As the COVID-19 pandemic spreads, healthcare systems are crashing worldwide. Public health authorities are focusing their decision-making processes toward best allocation of resources and personnel for the development of vaccines, establishment of effective treatments, management of affected patients, and protection of citizens and the workforce from human-to-human infection (1). Further, the healthcare workforce should act in alignment with the quickly evolving evidence (2). In this unparalleled healthcare scenario, a pertinent question has arisen: How do clinicians provide the best care for patients with diseases other than COVID-19-related diseases (3)? The Brazilian Federal Council of Medicine has authorized teleconsultation during the ongoing pandemic (4). I believe that timely implementation of virtual consultations can not only promote care provision for these patients in private and public healthcare sectors but also help generate a database that can transform healthcare systems.
The key advantages of telemedicine is its mobility (5), and it presents a perfect match for the current public health policy of social distancing and cancellation of non-urgent consultations and surgeries. In light of the current pandemic, countries that under normal circumstances do not permit virtual clinician-patient consultation for virtual care are now supporting the widespread use of telemedicine. This call for virtual technology-assisted care provision exposes a historically wide range of telemedicine-related issues, including legal issues and issues with funding; guidelines; and different degrees of experience in telehealth among countries, hospitals, and clinicians (6,7). The differences in regulations and practices may produce uncertainty regarding licensure, data privacy, reimbursement, confidentiality, patient consent, and accessibility that could delay clinicians from adopting telehealth practices. Previously described telemedicine data (5–7) aligned with the day-to-day rise in COVID-19-based clinical recommendations (2) could aid clinicians in judiciously redirecting their regular practices toward virtual-based care.
Noticeably, this global crisis, which is marked by uncertainty, could also create a golden opportunity to implement structured workflows for building a virtual consultation-focused database. Clinicians should now recognize that delivering “COVID-19-adjusted virtual care,” aligned toward gathering reliable data, needs to be a priority to support a change toward the delivery of “lessons learned care” and “data-driven virtual care” globally. Data collected at the point-of-care at a provider level could comprise a large key dataset (8) that can be applied in future telemedicine-focused regulation policy at the government level.

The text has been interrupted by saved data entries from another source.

[src/hdl/memSysPkg.sv]
package memSysPkg;

  // One 32-bit data word or byte address
  typedef logic [31:0] wordT;

  // Byte enables, bit n covers byte n of the word
  typedef logic [3:0] byteMaskT;

  // Current holder of the shared memory port
  typedef enum logic [1:0] {
    ownNone  = 2'd0,
    ownInstr = 2'd1,
    ownData  = 2'd2
  } busOwnerE;

  // All four bytes, used for block fills and write-backs
  localparam byteMaskT fullMask = 4'b1111;

  // Replace the enabled bytes of oldWord with those of newWord
  function automatic wordT mergeBytes(wordT oldWord, wordT newWord, byteMaskT mask);
    wordT merged;
    merged = oldWord;
    for (int b = 0; b < 4; b++) begin
      if (mask[b]) begin
        merged[8*b +: 8] = newWord[8*b +: 8];
      end
    end
    return merged;
  endfunction

endpackage
<file path="config.mk">
export PLATFORM = sky130hd
export DESIGN_NAME = esaxi
export DESIGN_NICKNAME = d
export VERILOG_FILES = /design/src/common/esaxi_pkg.sv /design/src/axi_read/esaxi_read.sv /design/src/axi_write/esaxi_write.sv /design/src/design/esaxi.sv /design/src/design/esaxi_regif.sv
export SDC_FILE = /design/constraint.sdc
export NUM_CORES = 1
export LEC_CHECK = 0
export BUFFER_PORTS_ARGS = -buffer_cell sky130_fd_sc_hd__clkbuf_2
export CORE_AREA = 2 2 210 212
export DETAILED_ROUTE_END_ITERATION = 8
export DIE_AREA = 0 0 212 214
export MAX_ROUTING_LAYER = met4
export PLACE_DENSITY = 0.63
export SLEW_MARGIN = 20
export SYNTH_ARGS = -nofsm -noshare
export SYNTH_HDL_FRONTEND = slang
export SYNTH_SLANG_ARGS = --single-unit
</file>
<file path="constraint.sdc">
create_clock -name s_axi_aclk -period 5.6 [get_ports s_axi_aclk]
set_clock_uncertainty 0.2 [all_clocks]
set_input_delay 1.68 -clock s_axi_aclk [delete_from_list [all_inputs] [get_ports s_axi_aclk]]
set_output_delay 1.68 -clock s_axi_aclk [all_outputs]
set_load 0.005 [all_outputs]
</file>
## config.mk

```make
export PLATFORM = sky130hd
export DESIGN_NAME = readback_engine
export DESIGN_NICKNAME = d
export VERILOG_FILES = /design/src/common/capture_pkg.sv /design/src/readback/readback_engine.sv
export SDC_FILE = /design/constraint.sdc
export NUM_CORES = 1
export LEC_CHECK = 0
export ABC_CLOCK_PERIOD_IN_PS = 2140
export BUFFER_PORTS_ARGS = -buffer_cell sky130_fd_sc_hd__buf_2
export CORE_ASPECT_RATIO = 1.25
export CORE_UTILIZATION = 43
export CTS_BUF_LIST = sky130_fd_sc_hd__clkbuf_4 sky130_fd_sc_hd__clkbuf_8
export CTS_CLUSTER_SIZE = 12
export DETAILED_ROUTE_END_ITERATION = 16
export HOLD_SLACK_MARGIN = 0.08
export PLACE_DENSITY = 0.72
export SYNTH_ARGS = -nofsm -noshare
export SYNTH_HDL_FRONTEND = slang
export SYNTH_SLANG_ARGS = --single-unit
```

## constraint.sdc

```tcl
create_clock -name clk_i -period 2.14 [get_ports clk_i]
set_input_delay 0.321 -clock clk_i [delete_from_list [all_inputs] [get_ports clk_i]]
set_output_delay 0.321 -clock clk_i [all_outputs]
set_load 0.05 [all_outputs]
```
[config.mk]
export PLATFORM = sky130hd
export DESIGN_NAME = command_regs
export DESIGN_NICKNAME = d
export VERILOG_FILES = /design/src/common/capture_pkg.sv /design/src/design/command_regs.sv
export SDC_FILE = /design/constraint.sdc
export NUM_CORES = 1
export LEC_CHECK = 0
export ABC_AREA = 1
export BUFFER_PORTS_ARGS = -buffer_cell sky130_fd_sc_hd__buf_2
export CELL_PAD_IN_SITES_DETAIL_PLACEMENT = 1
export CELL_PAD_IN_SITES_GLOBAL_PLACEMENT = 1
export CORE_ASPECT_RATIO = 0.6
export CORE_MARGIN = 4
export CORE_UTILIZATION = 31
export CTS_CLUSTER_DIAMETER = 40
export DETAILED_ROUTE_END_ITERATION = 7
export PLACE_DENSITY_LB_ADDON = 0.1
export SLEW_MARGIN = 5
export SYNTH_ARGS = -nofsm -noshare
export SYNTH_HDL_FRONTEND = slang
export SYNTH_SLANG_ARGS = --single-unit
[constraint.sdc]
create_clock -name clk_i -period 1.65 [get_ports clk_i]
set_input_delay 0.2475 -clock clk_i [delete_from_list [all_inputs] [get_ports clk_i]]
set_output_delay 0.2475 -clock clk_i [all_outputs]
set_load 0.01 [all_outputs]
[src/common/capture_pkg.sv]
package capture_pkg;

    // Video and word widths
    localparam int PIXEL_W    = 24;
    localparam int WORD_W     = 32;
    localparam int MEM_ADDR_W = 10;
    localparam int MEM_DEPTH  = 1024;
    localparam int COUNT_W    = 11;

    // Command word fields
    localparam int OP_MSB   = 31;
    localparam int OP_LSB   = 30;
    localparam int LEN_MSB  = 19;
    localparam int LEN_LSB  = 10;
    localparam int ADDR_MSB = 9;
    localparam int ADDR_LSB = 0;

    // Status word flags, count sits in the low COUNT_W bits
    localparam int STATUS_VALID_BIT = 31;
    localparam int STATUS_ARMED_BIT = 30;

    // Command strobe to first reply word
    localparam int RD_LATENCY = 3;

    typedef enum logic [1:0] {
        OP_NOP     = 2'd0,
        OP_CAPTURE = 2'd1,
        OP_READ    = 2'd2,
        OP_STATUS  = 2'd3
    } opcode_e;

    typedef enum logic [1:0] {
        CAP_IDLE       = 2'd0,
        CAP_WAIT_FRAME = 2'd1,
        CAP_ACTIVE     = 2'd2
    } cap_state_e;

    typedef struct packed {
        logic               de;
        logic               hsync;
        logic               vsync;
        logic [PIXEL_W-1:0] rgb;
    } video_t;

    typedef struct packed {
        logic              valid;
        logic [WORD_W-1:0] word;
    } cmd_t;

    typedef struct packed {
        logic                  we;
        logic [MEM_ADDR_W-1:0] addr;
        logic [WORD_W-1:0]     data;
    } mem_wr_t;

    typedef struct packed {
        logic                  valid;
        logic [MEM_ADDR_W-1:0] start;
        logic [MEM_ADDR_W-1:0] len;
        logic                  status;
    } read_req_t;

    typedef struct packed {
        logic              valid;
        logic              last;
        logic [WORD_W-1:0] data;
    } resp_t;

endpackage

[src/design/command_regs.sv]
`timescale 1ns/1ps

module command_regs (
    input  logic                                 clk_i,
    input  logic                                 rst_n_i,
    input  capture_pkg::cmd_t                    cmd_i,
    input  logic                                 cap_armed_i,
    input  logic                                 cap_done_i,
    input  logic [capture_pkg::COUNT_W-1:0]      cap_count_i,
    input  logic                                 rd_busy_i,
    output logic                                 arm_o,
    output capture_pkg::read_req_t               read_req_o,
    output logic [capture_pkg::WORD_W-1:0]       status_o
);
    import capture_pkg::*;

    opcode_e               op;
    logic [MEM_ADDR_W-1:0] cmd_addr;
    logic [MEM_ADDR_W-1:0] cmd_len;
    logic                  take_arm;
    logic                  take_read;
    logic                  take_status;

    logic                  req_valid_q;
    logic                  req_status_q;
    logic [MEM_ADDR_W-1:0] req_start_q;
    logic [MEM_ADDR_W-1:0] req_len_q;
    logic                  frame_valid_q;
    logic [COUNT_W-1:0]    count_q;

    assign op       = opcode_e'(cmd_i.word[OP_MSB:OP_LSB]);
    assign cmd_addr = cmd_i.word[ADDR_MSB:ADDR_LSB];
    assign cmd_len  = cmd_i.word[LEN_MSB:LEN_LSB];

    // A pending arm counts as armed until the FSM leaves idle
    always_comb begin
        take_arm    = 1'b0;
        take_read   = 1'b0;
        take_status = 1'b0;
        if (cmd_i.valid) begin
            case (op)
                OP_CAPTURE: take_arm    = !cap_armed_i && !arm_o;
                OP_READ:    take_read   = !rd_busy_i;
                OP_STATUS:  take_status = !rd_busy_i;
                default:    ;
            endcase
        end
    end

    always_ff @(posedge clk_i or negedge rst_n_i) begin
        if (!rst_n_i) begin
            arm_o         <= 1'b0;
            req_valid_q   <= 1'b0;
            frame_valid_q <= 1'b0;
            count_q       <= '0;
        end else begin
            arm_o       <= take_arm;
            req_valid_q <= take_read || take_status;
            if (take_arm) begin
                frame_valid_q <= 1'b0;
            end else if (cap_done_i) begin
                frame_valid_q <= 1'b1;
                count_q       <= cap_count_i;
            end
        end
    end

    always_ff @(posedge clk_i) begin
        if (take_read || take_status) begin
            req_start_q  <= cmd_addr;
            req_len_q    <= take_status ? '0 : cmd_len;
            req_status_q <= take_status;
        end
    end

    assign read_req_o = '{valid:  req_valid_q,
                          start:  req_start_q,
                          len:    req_len_q,
                          status: req_status_q};

    always_comb begin
        status_o                   = '0;
        status_o[COUNT_W-1:0]      = count_q;
        status_o[STATUS_ARMED_BIT] = cap_armed_i;
        status_o[STATUS_VALID_BIT] = frame_valid_q;
    end

    // Engine reports busy from the request cycle on
    a_req_not_busy: assert property (
        @(posedge clk_i) disable iff (!rst_n_i)
        read_req_o.valid |-> rd_busy_i
    );

endmodule

After elaboration in Yosys (flattened, before gate mapping)
Cells that the tools add are included.
{"block": "totals", "ff_bits": 35, "in_bits": 49, "out_inout_bits": 55, "word_cells": 26}
{"block": "op_classes", "n_mux": 8, "reduce_logical": 7, "n_eq_ne": 3, "bitwise": 1}
{"op": "$mux 1", "count": 8}
{"op": "$eq 2x2->1 const B", "count": 2}
{"op": "$logic_not 1->1", "count": 3}
{"op": "$eq 2x1->1 const B", "count": 1}
{"op": "$reduce_and 2->1", "count": 1}
{"op": "$reduce_bool 2->1", "count": 1}
{"op": "$logic_and 1x1->1", "count": 1}
{"op": "$logic_or 1x1->1", "count": 1}
{"op": "$not 1->1", "count": 1}

Depth between registers and ports, before layout
Gate-level depths: netlist of run 1.
{"block": "logic_depth", "depth_word": 6, "mapped_depth": 7, "ltp_nobuf": 6}

Worst setup path before layout of run 1
Ideal clock, no wire load.
{"block": "synth_timing", "path_kind": "input -> register", "start": "input port cmd_i[31] (netlist name)", "end": "register req_len_q[0], data pin", "t_required_ns": 1.402, "setup_ns": 0.248, "t_arrival_ns": 1.304, "slack_ns": 0.099, "path_buffers": 1, "cell_stages": 6, "cell_sequence": "inv_1 -> nor3_4 -> nand2_2 -> buf_6 -> nand2_2 -> inv_2"}
{"block": "synth_via", "elab_chain_cells": 3}
{"item": "from (decl)", "line": "command_regs.sv:6", "source": "input capture_pkg::cmd_t cmd_i,"}
{"item": "$eq 2x2->1", "line": "command_regs.sv:41", "source": "case (op)"}
{"item": "$mux 1", "line": "command_regs.sv:41"}
{"item": "$mux 1", "line": "command_regs.sv:40", "source": "if (cmd_i.valid) begin"}
{"item": "to (signal assigned)", "line": "command_regs.sv:71", "source": "req_len_q <= take_status ? '0 : cmd_len;"}
{"item": "to (decl)", "line": "command_regs.sv:27", "source": "logic [MEM_ADDR_W-1:0] req_len_q;"}
Every way passes these cells.
A chain may end at the register's enable or synchronous reset.

Worst setup path in the final report of run 1
{"block": "layout_timing", "start": "register arm_o", "end": "register count_q[10]"}
{"block": "layout_via", "elab_chain_cells": 6}
{"item": "from (decl)", "line": "command_regs.sv:11", "source": "output logic arm_o,"}
{"item": "from (signal assigned)", "line": "command_regs.sv:57", "source": "arm_o <= take_arm;"}
{"item": "$logic_not 1->1", "line": "command_regs.sv:42", "source": "OP_CAPTURE: take_arm = !cap_armed_i && !arm_o;"}
{"item": "$logic_and 1x1->1", "line": "command_regs.sv:42"}
{"item": "$mux 1", "line": "command_regs.sv:41"}
{"item": "$mux 1", "line": "command_regs.sv:40"}
{"item": "$not 1->1 (no line)"}
{"item": "$reduce_and 2->1 (no line)"}
{"item": "to (signal assigned)", "line": "command_regs.sv:63", "source": "count_q <= cap_count_i;"}
{"item": "to (decl)", "line": "command_regs.sv:29", "source": "logic [COUNT_W-1:0] count_q;"}
Every way passes these cells.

Once this catastrophic COVID-19 outbreak has been overcome, the standard of care may change compared to the pre-pandemic standard, and I expect that the barriers restraining the widespread use of telemedicine (6,7) could also be overcome, or at least a pathway to achieve this goal may be demarcated. In a post-COVID-19 era, a possible change in healthcare could see “in-person health care as option B” (5). The future starts now, and clinicians should act accordingly.
No potential conflict of interest was reported.